Combination therapy for adult T-cell leukemia–xenografted mice: flavopiridol and anti-CD25 monoclonal antibody

Adult T-cell leukemia (ATL) develops in a small proportion of individuals infected with human T-cell lymphotrophic virus-1 (HTLV-1).¹  The leukemia consists of an overabundance of malignant activated T cells, which are characterized by the expression of interleukin-2 receptor α (IL-2Rα, CD25) on their cell surfaces.^2-4  Presently, there is no accepted curative therapy for ATL and patients progress to death with a median survival duration of 9 months for those with acute ATL and 24 months with chronic ATL.¹ 

The observation that IL-2Rα is not expressed by normal resting cells, but is expressed by ATL cells, provided the rationale for the use of monoclonal antibodies directed toward IL-2Rα to deliver therapeutic agents.⁵  Some partial and rare complete remissions were obtained in patients with ATL treated in clinical trials with intact murine anti-Tac, humanized anti-Tac (HAT), as well as these intact antibodies armed with ⁹⁰Y used in an effort to develop yet more effective IL-2Rα–directed agents.^6,7  A preclinical in vivo murine model of ATL was developed by introducing leukemic cells (MET-1) from a patient with ATL into nonobese diabetic/severe combined immunodeficient (SCID/NOD) mice⁸  and new therapeutic approaches have been tested in this model before initiating clinical trials.^8-13  In initial studies, antibodies to IL-2Rα including HAT, murine anti-Tac, and 7G7/B6 inhibited the progression of the leukemia and prolonged the survival of the leukemia-bearing mice. However, in general, cures were not achieved.⁸  Therefore, more effective therapeutic approaches needed to be developed. In our previous therapeutic trials, we combined HAT with pretargeted radioimmunotherapy in the ATL model and achieved the complementary actions of receptor-saturating doses of HAT to yield antibody-dependent cellular cytotoxicity (ADCC) and cytokine deprivation-mediated leukemic cell death along with the tumor cytoreduction provided by the radiation delivered to leukemic cell surfaces.^9,10  We also demonstrated that the proteasome inhibitor PS-341 enhanced the antitumor efficacy of HAT in the ATL model.¹³  These observations suggest that for cancer therapy, the addition of 2 therapeutic agents that function via different mechanisms of action may be greater than additive in their cytotoxic action leading to malignant cell death.

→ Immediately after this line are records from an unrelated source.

[config.mk]
export PLATFORM = sky130hd
export DESIGN_NAME = bus_accum_ctrl
export DESIGN_NICKNAME = d
export VERILOG_FILES = /design/src/rtl/bus_accum_ctrl.sv
export SDC_FILE = /design/constraint.sdc
export NUM_CORES = 1
export LEC_CHECK = 0
export ABC_AREA = 1
export CAP_MARGIN = 25
export CELL_PAD_IN_SITES_DETAIL_PLACEMENT = 0
export CELL_PAD_IN_SITES_GLOBAL_PLACEMENT = 1
export CORE_MARGIN = 2
export CORE_UTILIZATION = 36
export CTS_CLUSTER_DIAMETER = 60
export DETAILED_ROUTE_END_ITERATION = 7
export PLACE_DENSITY = 0.88
export SYNTH_ARGS = -nofsm -noshare
export SYNTH_HDL_FRONTEND = slang
export SYNTH_SLANG_ARGS = --single-unit
[constraint.sdc]
create_clock -name clk -period 2.4 [get_ports clk]
set_input_delay 0.48 -clock clk [delete_from_list [all_inputs] [get_ports clk]]
set_output_delay 0.48 -clock clk [all_outputs]
set_load 0.02 [all_outputs]
`config.mk`:
```
export PLATFORM = sky130hd
export DESIGN_NAME = demux_1x2_reg
export DESIGN_NICKNAME = d
export VERILOG_FILES = /design/src/rtl/demux_1x2_reg.sv
export SDC_FILE = /design/constraint.sdc
export NUM_CORES = 1
export LEC_CHECK = 0
export ABC_CLOCK_PERIOD_IN_PS = 2220
export CAP_MARGIN = 10
export CORE_MARGIN = 10
export CORE_UTILIZATION = 31
export DETAILED_ROUTE_END_ITERATION = 10
export PLACE_DENSITY = 0.57
export SLEW_MARGIN = 15
export SYNTH_ARGS = -nofsm -noshare
export SYNTH_HDL_FRONTEND = slang
export SYNTH_SLANG_ARGS = --single-unit
```
`constraint.sdc`:
```
create_clock -name clk -period 2.22 [get_ports clk]
set_input_delay 0.222 -clock clk [delete_from_list [all_inputs] [get_ports clk]]
set_output_delay 0.222 -clock clk [all_outputs]
set_load 0.005 [all_outputs]
```
`src/rtl/demux_1x2_reg.sv`:
```
// Registered 1-to-2 demultiplexer: one holding slot per output port, valid/ready
// on every side, and a wrapping 16-bit delivery counter per port.

module demux_1x2_slot #(
  parameter int WIDTH = 64
) (
  input  logic             clk,
  input  logic             rst_n,
  input  logic             acc_i,
  input  logic [WIDTH-1:0] data_i,
  input  logic             rdy_i,
  output logic             vld_o,
  output logic [WIDTH-1:0] data_o,
  output logic [15:0]      cnt_o,
  output logic             free_o
);
  typedef enum logic {EMPTY = 1'b0, FULL = 1'b1} state_e;

  state_e           state_q, state_d;
  logic [WIDTH-1:0] data_q, data_d;
  logic [15:0]      cnt_q, cnt_d;
  logic             drain;

  assign drain  = (state_q == FULL) & rdy_i;
  // A full slot can take a new word in the same cycle it is drained.
  assign free_o = (state_q == EMPTY) | rdy_i;
  assign vld_o  = (state_q == FULL);
  assign data_o = data_q;
  assign cnt_o  = cnt_q;

  always_ff @(posedge clk) begin
    if (!rst_n) begin
      state_q <= EMPTY;
      data_q  <= '0;
      cnt_q   <= '0;
    end else begin
      state_q <= state_d;
      data_q  <= data_d;
      cnt_q   <= cnt_d;
    end
  end

  always_comb begin
    state_d = state_q;
    data_d  = data_q;
    cnt_d   = cnt_q;
    if (drain) cnt_d = cnt_q + 16'd1;
    case (state_q)
      EMPTY: begin
        if (acc_i) begin
          state_d = FULL;
          data_d  = data_i;
        end
      end
      FULL: begin
        if (acc_i)      data_d  = data_i;
        else if (drain) state_d = EMPTY;
      end
      default: state_d = EMPTY;
    endcase
  end
endmodule

module demux_1x2_reg #(
  parameter int WIDTH = 64
) (
  input  logic             clk,
  input  logic             rst_n,
  input  logic             in_valid,
  output logic             in_ready,
  input  logic             in_ctrl,
  input  logic [WIDTH-1:0] in_data,
  output logic             out1_valid,
  input  logic             out1_ready,
  output logic [WIDTH-1:0] out1_data,
  output logic             out2_valid,
  input  logic             out2_ready,
  output logic [WIDTH-1:0] out2_data,
  output logic [15:0]      cnt1,
  output logic [15:0]      cnt2
);
  logic [1:0]            acc, rdy, vld, free;
  logic [1:0][WIDTH-1:0] data;
  logic [1:0][15:0]      cnt;
  logic                  take;

  assign in_ready = in_ctrl ? free[1] : free[0];
  assign take     = in_valid & in_ready;
  assign acc      = {take & in_ctrl, take & ~in_ctrl};
  assign rdy      = {out2_ready, out1_ready};

  for (genvar k = 0; k < 2; k++) begin : g_slot
    demux_1x2_slot #(.WIDTH(WIDTH)) u_slot (
      .clk    (clk),
      .rst_n  (rst_n),
      .acc_i  (acc[k]),
      .data_i (in_data),
      .rdy_i  (rdy[k]),
      .vld_o  (vld[k]),
      .data_o (data[k]),
      .cnt_o  (cnt[k]),
      .free_o (free[k])
    );
  end

  assign out1_valid = vld[0];
  assign out2_valid = vld[1];
  assign out1_data  = data[0];
  assign out2_data  = data[1];
  assign cnt1       = cnt[0];
  assign cnt2       = cnt[1];
endmodule

```
==> flow_summary.json, run 1 <==
{
  "hold_viol": 0,
  "power_leakage_nw": 3.23,
  "antenna_found_initial": 0,
  "postCtsSetupBuffers": 0,
  "postSynthAreaPerCell_sq_um": 8.00,
  "fin_hold_ws_ns": 0.373,
  "postRouteAntennaNets": 0,
  "via_per_inst": 4.61,
  "critPathKind": "reg -> out",
  "vias": 5498,
  "r2r_setup_slack_ns": 0.47,
  "drc": 0,
  "synth_seq_cells": 162,
  "cts-root-buf": "clkbuf_16",
  "cp-start-kind": "flop",
  "reg2reg_depth": 4,
  "hpwl_mm": 13.8,
  "layout.nets": 1018,
  "required_ns": 2.00,
  "arrival_ns": 1.78,
  "endpoint_kind": "output port",
  "ir_worst_vdd_v": 0.000493,
  "grt_pass1_vias": 5210,
  "rsz0062_at_grt": "false",
  "min_delay_path_depth": 3,
  "cellPowerDensity_mw_per_mm2": 745,
  "die_h_um": 157,
  "place.gp.congestion": 0.758,
  "async_reset_ff_share_pct": 0,
  "grt_pass1_wl_mm": 30.2,
  "cts_tree": "done",
  "area_delta_synth_final_pct": 55.6,
  "cts-htree-levels": 4,
  "clkSinkCount": 162,
  "min_to": "g_slot[0].u_slot.data_o[9]$_SDFFE_PN0P_",
  "worstReg2RegStart": "g_slot[1].u_slot.cnt_o[8]$_SDFFE_PN0N_",
  "slew_violations": 0,
  "syn_inst": 730,
  "holdCritPathClass": "in -> reg",
  "synth_warnings": 0,
  "hp-start": "in_data[9]",
  "final_common_cell": "nand2_1",
  "drt_iter0_markers": 268,
  "worst_pin_slew_ns": 0.357,
  "num_io_pins": 233,
  "cts_hold_buf": 0,
  "synth_edf_count": 0,
  "pre_cts_ws_ns": 0.264,
  "status": "completed",
  "clock_skew_ns": 0.00870,
  "ys_seq_area_share_pct": 55.6,
  "firstDrtPassIters": 4,
  "wl_mm": 19.9,
  "layout_setup_ws_ns": 0.217,
  "timing.final.crit_share_pct": 90.2,
  "r2r_end": "g_slot[1].u_slot.cnt_o[15]$_SDFFE_PN0N_",
  "syn_area_sq_mm": 0.00584,
  "relSlewSlack_pct": 76.2,
  "max_cap_viol_count": 0,
  "wire_per_inst_um": 16.7,
  "gr-total-overflow": 0,
  "dpl_cell_area_sq_mm": 0.00849,
  "finalInstanceArea_sq_mm": 0.00908,
  "grt_max_degree": 75,
  "io_buffers": 232,
  "ys.flop_type": "dfxtp_1",
  "cts_buffers": 17,
  "fp.dieW_um": 157,
  "synth.distinct_cells": 29,
  "grt.total_usage_pct": 15.6,
  "layout-drive-gt1-share_pct": 5.21,
  "yosysTopAreaCell": "dfxtp_1",
  "mostFrequentLayoutCells": "nand2_1, clkdlybuf4s50_1, dfxtp_1",
  "clkTransAtPathRegs_ns": 0.07,
  "antenna_cells": 0,
  "row_count": 50,
  "core_sq_mm": 0.0186,
  "max_freq_mhz": 499,
  "setup_tns_ns": 0,
  "cp_max_fo": 8,
  "finalSetupViolations": 0,
  "post_cts_resized": 0,
  "synth_nets": 802,
  "final_core_util_pct": 48.7,
  "clock_latency_ns": 0.42,
  "synthTopCellsByArea": "dfxtp_1, nand2_1, a21oi_1",
  "start_util_pct": 31.3,
  "synth_top_area_share_pct": 55.6,
  "min_period_ns": 2.00,
  "die_area_sq_mm": 0.0247,
  "cts_buffer_depth": 2
}
layout make-up:
type	count	area, sq um
clock buffers	19	443
inverters	2	10.0
clock inverters	13	149
flip-flops and latches	162	3240
repair buffers	244	2520
fillers	1813	9560
multi-input cells	519	2420
well taps	234	293
worst max-delay path, cell delays in order (launching register included):
cell             delay, ns
dfxtp_1               0.45
nand2b_1              0.16
mux2_2                0.30
clkdlybuf4s50_1       0.45
report_power, final:
group | leakage [nW] | switching [W] | internal (W)
registers | 1.32 | 0.0000575 | 0.00302
clock network | 0.286 | 0.00125 | 0.00171
logic | 1.62 | 0.000335 | 0.000397
layer usage:
layer	up-vias	track usage, %	wire, um
li1	2827	-	-
met1	2510	19.0	8740
met2	143	24.8	9350
met3	18	5.81	1480
met4	0	5.65	311
met5	-	0	0
per-stage QoR:
step                instances  power, W
finish                   1193   0.00676
CTS                      1193   0.00689
global route             1193   0.00706
floorplan                 730   0.00338
detailed placement       1161   0.00389
global placement         1161   0.00388
cell usage after synthesis (all sizes together) (2+ instances only):
master	n
dfxtp	162
and3	5
buf	11
o21ai	5
nand2	272
nand2b	5
nand4	9
and4	4
nor3	2
a21oi	137
nor2	25
ha	2
xor2	14
clkbuf	36
mux2i	2
or3	5
xnor2	7
nor4	3
nand3	15
cells by family (layout without fill, tap and decap cells):
logic type	after synthesis	in the layout	synth area share, %
AOI/OAI and AO/OA	145	145	12.6
xor gates and xnor gates	21	21	3.15
adders and majority gates	2	2	0.429
buffers and inverters	49	278	3.15
DFF	162	162	55.6
muxes	3	3	0.536
and+or+nand+nor	348	348	24.6
registers in the layout (all words and copies together) (netlist names):
signal	count
g_slot.u_slot.cnt_o	32
g_slot.u_slot.data_o	128
g_slot.u_slot.vld_o	2
worst max path at each step:
stage                                                       from                                  endpoint  slack (ns)  cells past startpoint
final                          g_slot[1].u_slot.vld_o$_SDFF_PN0_                                  in_ready        0.22                      3
after global routing           g_slot[1].u_slot.vld_o$_SDFF_PN0_                                  in_ready        0.13                      3
after CTS                      g_slot[1].u_slot.vld_o$_SDFF_PN0_                                  in_ready        0.20                      3
after detailed placement                              out1_ready  g_slot[0].u_slot.data_o[33]$_SDFFE_PN0P_        0.26                      6
after global placement                                out1_ready  g_slot[0].u_slot.data_o[42]$_SDFFE_PN0P_        0.31                      6
after floorplan           g_slot[1].u_slot.cnt_o[5]$_SDFFE_PN0N_   g_slot[1].u_slot.cnt_o[15]$_SDFFE_PN0N_        0.57                      4
Note: power is estimated with default switching activity, not from simulation.
==> run 2: changes to the inputs <==
--- a/config.mk
+++ b/config.mk
@@ -15,3 +15,4 @@
 export SYNTH_ARGS = -nofsm -noshare
 export SYNTH_HDL_FRONTEND = slang
 export SYNTH_SLANG_ARGS = --single-unit
+export TNS_END_PERCENT = 1
==> results of run 2 <==
Final layout, timing and power as in run 1 (identical DEF).
==> run 3: changes to the inputs <==
--- a/config.mk
+++ b/config.mk
@@ -10,6 +10,7 @@
 export CORE_MARGIN = 10
 export CORE_UTILIZATION = 31
 export DETAILED_ROUTE_END_ITERATION = 10
+export GPL_ROUTABILITY_DRIVEN = 0
 export PLACE_DENSITY = 0.57
 export SLEW_MARGIN = 15
 export SYNTH_ARGS = -nofsm -noshare
==> results of run 3 <==
Final layout, timing and power as in run 1 (identical DEF).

Flavopiridol, a semisynthetic flavonoid derived from rohitukine,¹⁴  is a potent inhibitor of cyclin-dependent kinases (CDKs) 1, 2, and 4, which are key regulators of cell-cycle progression. The drug has been extensively investigated in vitro and in vivo for its antitumor activity and toxicity.^15-18  It has been reported that flavopiridol inhibited tumor cell growth through the blockade of cell-cycle progression at G₁ or G₂ phases¹⁵  and the drug could selectively induce apoptotic cell death.^15,17  Preclinical studies showed that flavopiridol has potent antitumor activity in vivo against a variety of cancer xenografts, including colon, prostate, head, and neck cancers as well as leukemia and lymphoma.^17,19  Furthermore, flavopiridol has been entered into clinical trials and shown promising results in patients with advanced cancer.¹⁶ 

In this study, we investigated the therapeutic efficacy of flavopiridol in a murine model of ATL when used alone and in combination therapy with HAT. The scientific basis for the combination is that the 2 therapeutic agents might act via different mechanisms of action and manifest additive or synergic efficacy. In addition, both of them have shown therapeutic effects for cancer therapy preclinically and clinically. In the present study, we obtained very promising results with this combination regimen for the treatment of T-cell malignancy.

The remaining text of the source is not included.